## What is required:
Scan the records for the word "WriteProtect". Return each line where it is found.

Information supplied START

--- config.mk ---
export PLATFORM = sky130hd
export DESIGN_NAME = cp0_unit
export DESIGN_NICKNAME = d
export VERILOG_FILES = /design/src/rtl/cp0_pkg.sv /design/src/rtl/cp0_timer.sv /design/src/rtl/cp0_unit.sv
export SDC_FILE = /design/constraint.sdc
export NUM_CORES = 1
export LEC_CHECK = 0
export CORE_MARGIN = 3
export CORE_UTILIZATION = 37
export CTS_CLUSTER_DIAMETER = 80
export DETAILED_ROUTE_END_ITERATION = 12
export GPL_ROUTABILITY_DRIVEN = 0
export PLACE_DENSITY = 0.83
export SLEW_MARGIN = 10
export SYNTH_ARGS = -nofsm -noshare
export SYNTH_HDL_FRONTEND = slang
export SYNTH_SLANG_ARGS = --single-unit
--- constraint.sdc ---
create_clock -name clk -period 1.9 [get_ports clk]
set_input_delay 0.57 -clock clk [delete_from_list [all_inputs] [get_ports clk]]
set_output_delay 0.57 -clock clk [all_outputs]
set_load 0.01 [all_outputs]
--- src/rtl/cp0_pkg.sv ---
// cp0_pkg: shared definitions for the coprocessor-0 register block.
//   - CP0 register numbers (SR, Cause, EPC, PRId, Count, Compare)
//   - SR / Cause field bit positions and their packed storage structs
//   - exception-code width and the interrupt exception code
//   - helpers that expand stored fields into full 32-bit register images
package cp0_pkg;

  localparam int unsigned ExcSize = 5;
  localparam logic [ExcSize-1:0] ExcInt = 5'd0;

  localparam logic [4:0] RegCount   = 5'd9;
  localparam logic [4:0] RegCompare = 5'd11;
  localparam logic [4:0] RegSr      = 5'd12;
  localparam logic [4:0] RegCause   = 5'd13;
  localparam logic [4:0] RegEpc     = 5'd14;
  localparam logic [4:0] RegPrid    = 5'd15;

  localparam int unsigned SrImHi     = 15;
  localparam int unsigned SrImLo     = 10;
  localparam int unsigned SrExl      = 1;
  localparam int unsigned SrIe       = 0;
  localparam int unsigned CauseBd    = 31;
  localparam int unsigned CauseIpHi  = 15;
  localparam int unsigned CauseIpLo  = 10;
  localparam int unsigned CauseExcHi = 6;
  localparam int unsigned CauseExcLo = 2;

  typedef struct packed {
    logic [5:0] im;
    logic       exl;
    logic       ie;
  } sr_t;

  typedef struct packed {
    logic               bd;
    logic [5:0]         ip;
    logic [ExcSize-1:0] exc;
  } cause_t;

  function automatic logic [31:0] pack_sr(sr_t s);
    logic [31:0] w;
    w                 = '0;
    w[SrImHi:SrImLo]  = s.im;
    w[SrExl]          = s.exl;
    w[SrIe]           = s.ie;
    return w;
  endfunction

  function automatic logic [31:0] pack_cause(cause_t c);
    logic [31:0] w;
    w                         = '0;
    w[CauseBd]                = c.bd;
    w[CauseIpHi:CauseIpLo]    = c.ip;
    w[CauseExcHi:CauseExcLo]  = c.exc;
    return w;
  endfunction

endpackage

--- src/rtl/cp0_timer.sv ---
// cp0_timer: Count / Compare timer, built only when CP0_TIMER_EN is defined.
// Ports:
//   clk, reset     pipeline clock, asynchronous active-high reset
//   wr_en_i        qualified mtc0 strobe (already gated by priority/protect)
//   wr_addr_i      mtc0 register number
//   din_i          mtc0 write data
//   rd_addr_i      mfc0 register number
//   rd_data_o      Count/Compare read data (0 for other numbers)
//   timer_irq_o    sticky Count==Compare pending flag
module cp0_timer
  import cp0_pkg::*;
(
  input  logic        clk,
  input  logic        reset,
  input  logic        wr_en_i,
  input  logic [4:0]  wr_addr_i,
  input  logic [31:0] din_i,
  input  logic [4:0]  rd_addr_i,
  output logic [31:0] rd_data_o,
  output logic        timer_irq_o
);

  logic [31:0] count_q, count_d;
  logic [31:0] compare_q, compare_d;
  logic        pend_q, pend_d;

  logic wr_count, wr_compare;
  assign wr_count   = wr_en_i && (wr_addr_i == RegCount);
  assign wr_compare = wr_en_i && (wr_addr_i == RegCompare);

  always_comb begin
    count_d   = wr_count ? din_i : count_q + 32'd1;
    compare_d = wr_compare ? din_i : compare_q;
    // Writing Compare acknowledges the timer interrupt.
    pend_d    = wr_compare ? 1'b0 : (pend_q | (count_q == compare_q));
  end

  always_ff @(posedge clk or posedge reset) begin
    if (reset) begin
      count_q   <= '0;
      compare_q <= 32'hFFFF_FFFF;
      pend_q    <= 1'b0;
    end else begin
      count_q   <= count_d;
      compare_q <= compare_d;
      pend_q    <= pend_d;
    end
  end

  always_comb begin
    rd_data_o = '0;
    if (rd_addr_i == RegCount)   rd_data_o = count_q;
    if (rd_addr_i == RegCompare) rd_data_o = compare_q;
  end

  assign timer_irq_o = pend_q;

endmodule

--- src/rtl/cp0_unit.sv ---
// cp0_unit: M-stage coprocessor-0 register block (SR, Cause, EPC, PRId).
// Optional Count/Compare timer enabled by defining CP0_TIMER_EN.
// Ports:
//   clk, reset      pipeline clock, asynchronous active-high reset
//   PC              M-stage instruction address
//   A1 / DOut       mfc0 register number / combinational read data
//   A2 / Din        mtc0 register number / write data
//   CP0WE           mtc0 strobe, WriteProtect suppresses it
//   ExlSet / ExlClr exception taken / eret retiring
//   ExcCode, BD     cause code and delay-slot flag of the M-stage instruction
//   HWInt           level-sensitive external interrupt lines
//   IntReq          pending enabled interrupt (combinational from live HWInt)
//   EPC             current EPC register
module cp0_unit
  import cp0_pkg::*;
#(
  parameter logic [31:0] PRID = 32'h4255_4141
) (
  input  logic               clk,
  input  logic               reset,
  input  logic [31:0]        PC,
  input  logic [4:0]         A1,
  input  logic [4:0]         A2,
  input  logic [31:0]        Din,
  input  logic               CP0WE,
  input  logic               WriteProtect,
  input  logic               ExlSet,
  input  logic               ExlClr,
  input  logic [ExcSize-1:0] ExcCode,
  input  logic               BD,
  input  logic [5:0]         HWInt,
  output logic               IntReq,
  output logic [31:0]        EPC,
  output logic [31:0]        DOut
);

  sr_t         sr_q, sr_d;
  cause_t      cause_q, cause_d;
  logic [31:0] epc_q, epc_d;
  logic [5:0]  hw_int;
  logic        mtc0_en;

  // An exception taken this cycle drops any coincident mtc0 or eret.
  assign mtc0_en = CP0WE & ~WriteProtect & ~ExlSet;

`ifdef CP0_TIMER_EN
  logic        timer_irq;
  logic [31:0] timer_rdata;

  cp0_timer u_timer (
    .clk         (clk),
    .reset       (reset),
    .wr_en_i     (mtc0_en),
    .wr_addr_i   (A2),
    .din_i       (Din),
    .rd_addr_i   (A1),
    .rd_data_o   (timer_rdata),
    .timer_irq_o (timer_irq)
  );

  assign hw_int = {HWInt[5] | timer_irq, HWInt[4:0]};
`else
  assign hw_int = HWInt;
`endif

  always_comb begin
    sr_d     = sr_q;
    cause_d  = cause_q;
    epc_d    = epc_q;
    cause_d.ip = hw_int;
    if (ExlSet) begin
      sr_d.exl    = 1'b1;
      cause_d.exc = ExcCode;
      cause_d.bd  = BD;
      epc_d       = (BD ? PC - 32'd4 : PC) & ~32'd3;
    end else begin
      // mtc0 to SR owns EXL this cycle; otherwise eret clears it.
      if (mtc0_en && (A2 == RegSr)) begin
        sr_d.im  = Din[SrImHi:SrImLo];
        sr_d.exl = Din[SrExl];
        sr_d.ie  = Din[SrIe];
      end else if (ExlClr) begin
        sr_d.exl = 1'b0;
      end
      if (mtc0_en && (A2 == RegEpc)) begin
        epc_d = Din & ~32'd3;
      end
    end
  end

  always_ff @(posedge clk or posedge reset) begin
    if (reset) begin
      sr_q    <= '0;
      cause_q <= '0;
      epc_q   <= '0;
    end else begin
      sr_q    <= sr_d;
      cause_q <= cause_d;
      epc_q   <= epc_d;
    end
  end

  always_comb begin
    DOut = '0;
    case (A1)
      RegSr:    DOut = pack_sr(sr_q);
      RegCause: DOut = pack_cause(cause_q);
      RegEpc:   DOut = epc_q;
      RegPrid:  DOut = PRID;
`ifdef CP0_TIMER_EN
      RegCount, RegCompare: DOut = timer_rdata;
`endif
      default:  DOut = '0;
    endcase
  end

  assign IntReq = (|(hw_int & sr_q.im)) & sr_q.ie & ~sr_q.exl;
  assign EPC    = epc_q;

endmodule

==> impl_metrics.json <==
{
  "period_share": 1.15,
  "diodes": 0,
  "crit_required_ps": 1330,
  "seq_area_frac_synth": 0.399,
  "grt_pass1_wl_um": 22100,
  "antenna_left": 0,
  "rows": 32,
  "viasPerCell": 5.99,
  "endpoint_kind": "output pin",
  "yosysTopAreaCell": "dfrtp_1",
  "rsz0062_at_grt": "true",
  "r2r_start": "sr_q[2]",
  "antenna_found_initial": 0,
  "setup_ws_ps": -279,
  "cts_tree": "yes",
  "violations": "setup timing",
  "drive_gt1_frac": 0.534,
  "fin_area_sq_um": 6760,
  "grt_max_degree": 51,
  "dp_slack_ps": -1020,
  "port_buffers": 152,
  "area_growth_pct": 116,
  "crit_type": "in2out",
  "hp-start": "HWInt[2]",
  "netlist_area_sq_um": 3130,
  "p_leak_nw": 3.04,
  "finalSetupViolCount": 60,
  "die_h_um": 98.0,
  "dpl-instance-area_sq_um": 5490,
  "htree_levels": 2,
  "min_path_type": "in2reg",
  "clockBufferDepth": 2,
  "crit_start": "A1[4]",
  "worstPathArrival_ps": 1610,
  "p_per_area_nw_per_um2": 457,
  "grt_pass1_vias": 4182,
  "hold_viol_final": 0,
  "synth.top_cells.by_area": "dfrtp_1, xnor2_1, a21oi_1",
  "clock-skew-final_ps": 0,
  "synthFlopType": "dfrtp_1",
  "irDropWorstVdd_uv": 354,
  "cap_violations": 0,
  "r2r_slack_ps": 850,
  "clkTransAtPathRegs_ps": 120,
  "path_max_fanout": 4,
  "grt_use_total": 0.292,
  "ys_types": 44,
  "cts_made_buffers": 5,
  "dieArea_sq_um": 9610,
  "io_pins": 157,
  "clock_latency_ps": 330,
  "vias": 4314,
  "wl_per_cell_um": 24.6,
  "synth_warnings": 0,
  "final_nets": 710,
  "dpl.hpwl_um": 9070,
  "fmax_mhz": 459,
  "async_flop_share": 1.00,
  "drv_slew": 0,
  "clock_sinks": 50,
  "first_pass_iters": 8,
  "status": "finished with violations",
  "synth_top_area_frac": 0.399,
  "syn-instance-count": 343,
  "drc_errors": 0,
  "finalWirelength_um": 17700,
  "design.core.area_sq_um": 7970,
  "final_cell_mix": "buf_4, clkdlybuf4s50_1, buf_6",
  "grt_overflow_total": 0,
  "synth.avg_cell_area_sq_um": 9.13,
  "cts-root-buf": "clkbuf_8",
  "die_w_um": 98.0,
  "fin_crit_ps": 2180,
  "synth_edf_count": 0,
  "fin_hold_ws_ps": 384,
  "initial_core_util": 0.393,
  "ys_ff_latch": 50,
  "start_kind": "input pin",
  "drtIter0Drc": 252,
  "mostFrequentLayoutCell": "buf_4"
}
-- metal layers --
| layer | vias to the layer above | GRT usage | part of all wire |
|---|---|---|---|
| met5 | - | 0 | 0 |
| met2 | 301 | 0.536 | 0.51 |
| met4 | 0 | 0.113 | 0.070 |
| met3 | 105 | 0.0707 | 0.077 |
| met1 | 2123 | 0.322 | 0.34 |
| li1 | 1785 | - | - |
-- report_power, final --
part / internal [mW] / switching (mW)
Clock: 0.273 / 0.458
Sequential: 1.16 / 0.101
Combinational: 0.602 / 0.499
-- state kept, by name (all words and copies together) (netlist names) --
register / flops
cause_q: 12
sr_q: 8
EPC: 30
-- path summary, 6_finish.rpt --
| check | end | depth (start not counted) |
|---|---|---|
| min | cause_q[7] | 1 |
| max in group asynchronous | EPC[31] | 3 |
| max | DOut[23] | 8 |
| min in group asynchronous | EPC[16] | 3 |
| min reg2reg | cause_q[2] | 1 |
| max reg2reg | sr_q[2] | 2 |
-- through the flow --
step,TNS [ps],util,power (mW),instances
final,-8630,0.849,3.09,720
after global routing,-10140,0.849,3.18,720
after CTS,-6750,0.769,2.86,695
after detailed placement,-56690,0.688,2.10,655
after global placement,-52770,0.688,2.07,655
after floorplan,-5520,-,1.54,344
-- synth_stat cells (all sizes together) (2+ instances only) --
cell    number
nor2b        3
dfrtp       50
or3          9
xnor2       21
a21oi       32
nand4        2
a22oi       10
xor2         7
nand3b       2
mux2i        6
o21ai        5
mux2        13
and3         5
and2        21
nor2        40
clkbuf      18
nand3        4
nand2       21
or4          7
nand2b       3
o22ai       11
inv          7
buf          4
a211oi      12
nor4        14
nor3         8
-- cell type report --
cell class              instances  area (sq um)
clock inverters                 3          26.3
clock buffers                   5          68.8
flip-flops and latches         50          1250
fillers                       368          1200
well taps                     102           128
multi-input cells             266          2520
repair buffers                287          2740
inverters                       7          31.3
-- worst max-delay path, cell delays in order --
cell,delay (ps)
buf_6,90
nand3b_1,160
buf_6,150
nor2_4,140
buf_6,160
buf_6,120
and2_4,140
buf_6,90
-- kinds of logic after synthesis --
logic type	after synthesis	synth area share
simple gates	142	0.267
mux	19	0.0659
compound gates	73	0.145
flops	50	0.399
other cells	1	0.00120
xor+xnor	28	0.0783
buf+inv	29	0.0395
fa+ha+maj	1	0.00399
-- timing repair --
action                                  4_1_cts  5_1_grt
endpoints found under the setup margin       70       71
buffers inserted                             26       30
hold buffers                                  0        0
gates resized for setup                     343      130
pin swaps                                    77       54
gates cloned                                  6        1
(Power assumes the default switching activity.)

Information supplied END

## Result:
//   CP0WE           mtc0 strobe, WriteProtect suppresses it
  input  logic               WriteProtect,
  assign mtc0_en = CP0WE & ~WriteProtect & ~ExlSet;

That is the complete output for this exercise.